# What needs to be done
For the records below, print the lines from the line with "- 259 — number of placed I/O pins, unchanged" through the line with "- 0 — final" exactly as written; include both end lines and exclude the rest.

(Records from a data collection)
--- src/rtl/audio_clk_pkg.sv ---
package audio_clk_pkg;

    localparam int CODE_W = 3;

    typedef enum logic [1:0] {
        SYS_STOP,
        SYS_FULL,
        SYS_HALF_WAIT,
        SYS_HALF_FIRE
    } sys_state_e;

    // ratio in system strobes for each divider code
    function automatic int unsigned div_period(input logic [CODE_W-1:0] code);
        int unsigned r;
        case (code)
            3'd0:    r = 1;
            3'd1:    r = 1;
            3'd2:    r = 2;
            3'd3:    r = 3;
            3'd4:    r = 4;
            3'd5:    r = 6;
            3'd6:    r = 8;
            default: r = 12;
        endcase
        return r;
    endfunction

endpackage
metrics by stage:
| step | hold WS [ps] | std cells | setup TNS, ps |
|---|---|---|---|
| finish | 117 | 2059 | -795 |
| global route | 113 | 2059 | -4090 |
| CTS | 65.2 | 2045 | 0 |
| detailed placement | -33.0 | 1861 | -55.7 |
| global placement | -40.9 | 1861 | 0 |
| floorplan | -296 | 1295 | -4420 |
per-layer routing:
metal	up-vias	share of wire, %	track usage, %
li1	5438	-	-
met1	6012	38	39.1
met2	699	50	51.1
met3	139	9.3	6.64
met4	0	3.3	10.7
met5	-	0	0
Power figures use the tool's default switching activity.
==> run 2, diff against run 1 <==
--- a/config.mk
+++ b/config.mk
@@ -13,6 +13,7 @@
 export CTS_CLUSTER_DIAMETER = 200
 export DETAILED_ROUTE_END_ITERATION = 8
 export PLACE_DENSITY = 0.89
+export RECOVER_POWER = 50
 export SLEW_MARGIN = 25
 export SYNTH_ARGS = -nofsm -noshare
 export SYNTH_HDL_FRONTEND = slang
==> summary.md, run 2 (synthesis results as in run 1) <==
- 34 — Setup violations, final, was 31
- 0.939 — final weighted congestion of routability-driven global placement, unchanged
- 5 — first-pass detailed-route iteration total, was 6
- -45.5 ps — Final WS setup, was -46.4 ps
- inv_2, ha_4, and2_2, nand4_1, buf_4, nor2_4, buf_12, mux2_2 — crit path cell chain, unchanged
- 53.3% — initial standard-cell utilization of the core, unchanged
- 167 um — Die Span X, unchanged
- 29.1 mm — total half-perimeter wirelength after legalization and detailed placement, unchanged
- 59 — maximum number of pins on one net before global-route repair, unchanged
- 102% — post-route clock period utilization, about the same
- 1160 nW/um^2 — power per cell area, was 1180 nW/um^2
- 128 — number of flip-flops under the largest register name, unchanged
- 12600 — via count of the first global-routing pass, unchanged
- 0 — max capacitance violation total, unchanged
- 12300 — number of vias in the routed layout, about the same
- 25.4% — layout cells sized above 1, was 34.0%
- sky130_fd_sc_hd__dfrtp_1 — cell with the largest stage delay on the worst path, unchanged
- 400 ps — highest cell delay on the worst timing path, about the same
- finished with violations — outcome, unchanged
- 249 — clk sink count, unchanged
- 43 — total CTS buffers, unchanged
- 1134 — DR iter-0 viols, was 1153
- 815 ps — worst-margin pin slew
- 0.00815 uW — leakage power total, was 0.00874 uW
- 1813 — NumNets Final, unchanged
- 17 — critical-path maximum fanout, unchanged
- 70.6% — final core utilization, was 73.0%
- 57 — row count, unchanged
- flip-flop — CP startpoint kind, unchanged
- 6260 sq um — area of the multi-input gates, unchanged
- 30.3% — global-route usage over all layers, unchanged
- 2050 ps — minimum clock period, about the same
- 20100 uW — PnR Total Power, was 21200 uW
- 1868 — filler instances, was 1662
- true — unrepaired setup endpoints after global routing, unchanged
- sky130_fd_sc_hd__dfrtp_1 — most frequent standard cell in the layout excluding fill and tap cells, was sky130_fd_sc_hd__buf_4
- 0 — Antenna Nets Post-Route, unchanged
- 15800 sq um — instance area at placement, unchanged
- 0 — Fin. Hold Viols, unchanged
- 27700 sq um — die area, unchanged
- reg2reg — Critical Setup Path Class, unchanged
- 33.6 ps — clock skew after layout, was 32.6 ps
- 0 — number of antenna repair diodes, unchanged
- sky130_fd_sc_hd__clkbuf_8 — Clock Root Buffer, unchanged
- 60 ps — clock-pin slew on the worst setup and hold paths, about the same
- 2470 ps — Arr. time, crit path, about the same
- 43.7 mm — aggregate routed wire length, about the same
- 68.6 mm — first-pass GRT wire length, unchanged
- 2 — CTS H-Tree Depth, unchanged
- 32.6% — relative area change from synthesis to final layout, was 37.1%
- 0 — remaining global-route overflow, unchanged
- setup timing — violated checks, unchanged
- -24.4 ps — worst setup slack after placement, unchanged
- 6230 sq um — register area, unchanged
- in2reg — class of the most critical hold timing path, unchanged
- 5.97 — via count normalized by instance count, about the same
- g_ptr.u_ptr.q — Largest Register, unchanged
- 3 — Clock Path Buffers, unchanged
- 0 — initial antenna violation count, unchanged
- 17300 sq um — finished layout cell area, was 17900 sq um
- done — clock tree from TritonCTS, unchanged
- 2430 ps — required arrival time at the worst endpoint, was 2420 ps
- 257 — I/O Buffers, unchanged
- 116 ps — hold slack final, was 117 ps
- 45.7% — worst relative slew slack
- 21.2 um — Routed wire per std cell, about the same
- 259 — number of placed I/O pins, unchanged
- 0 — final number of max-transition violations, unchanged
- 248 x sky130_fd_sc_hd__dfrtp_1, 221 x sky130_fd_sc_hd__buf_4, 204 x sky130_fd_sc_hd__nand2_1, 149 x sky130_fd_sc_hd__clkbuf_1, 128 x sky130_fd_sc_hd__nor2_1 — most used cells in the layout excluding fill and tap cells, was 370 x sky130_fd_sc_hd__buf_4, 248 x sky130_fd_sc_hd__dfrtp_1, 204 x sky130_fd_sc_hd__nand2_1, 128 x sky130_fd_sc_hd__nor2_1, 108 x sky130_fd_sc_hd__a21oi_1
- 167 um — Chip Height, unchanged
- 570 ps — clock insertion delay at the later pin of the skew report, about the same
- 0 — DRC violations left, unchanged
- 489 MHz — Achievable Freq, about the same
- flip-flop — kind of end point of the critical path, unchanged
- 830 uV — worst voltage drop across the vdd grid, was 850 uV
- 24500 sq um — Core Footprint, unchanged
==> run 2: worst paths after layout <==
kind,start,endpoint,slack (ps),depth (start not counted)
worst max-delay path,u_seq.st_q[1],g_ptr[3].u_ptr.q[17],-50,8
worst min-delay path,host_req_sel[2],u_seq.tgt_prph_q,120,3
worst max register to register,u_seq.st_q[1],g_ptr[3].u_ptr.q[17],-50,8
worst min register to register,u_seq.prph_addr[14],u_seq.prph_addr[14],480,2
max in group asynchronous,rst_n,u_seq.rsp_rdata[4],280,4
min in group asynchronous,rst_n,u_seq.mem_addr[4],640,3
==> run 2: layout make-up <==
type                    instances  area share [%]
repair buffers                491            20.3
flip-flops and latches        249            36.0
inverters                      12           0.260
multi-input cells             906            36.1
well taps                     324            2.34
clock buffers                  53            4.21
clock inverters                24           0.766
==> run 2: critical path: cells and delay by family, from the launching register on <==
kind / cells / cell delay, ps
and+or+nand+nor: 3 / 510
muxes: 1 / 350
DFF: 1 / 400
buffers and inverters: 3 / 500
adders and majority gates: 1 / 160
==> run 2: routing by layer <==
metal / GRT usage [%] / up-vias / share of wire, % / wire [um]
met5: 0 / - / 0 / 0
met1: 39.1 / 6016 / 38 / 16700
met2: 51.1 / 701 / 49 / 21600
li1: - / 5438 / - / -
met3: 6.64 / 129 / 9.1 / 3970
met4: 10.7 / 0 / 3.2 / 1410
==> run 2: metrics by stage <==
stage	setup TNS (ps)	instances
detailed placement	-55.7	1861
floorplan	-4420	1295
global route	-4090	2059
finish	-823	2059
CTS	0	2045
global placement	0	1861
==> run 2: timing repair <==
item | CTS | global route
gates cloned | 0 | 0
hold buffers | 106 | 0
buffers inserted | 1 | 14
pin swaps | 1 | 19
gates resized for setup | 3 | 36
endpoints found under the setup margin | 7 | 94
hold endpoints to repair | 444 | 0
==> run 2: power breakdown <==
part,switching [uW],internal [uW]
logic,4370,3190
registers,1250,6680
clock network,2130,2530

# Your response
- 259 — number of placed I/O pins, unchanged
- 0 — final number of max-transition violations, unchanged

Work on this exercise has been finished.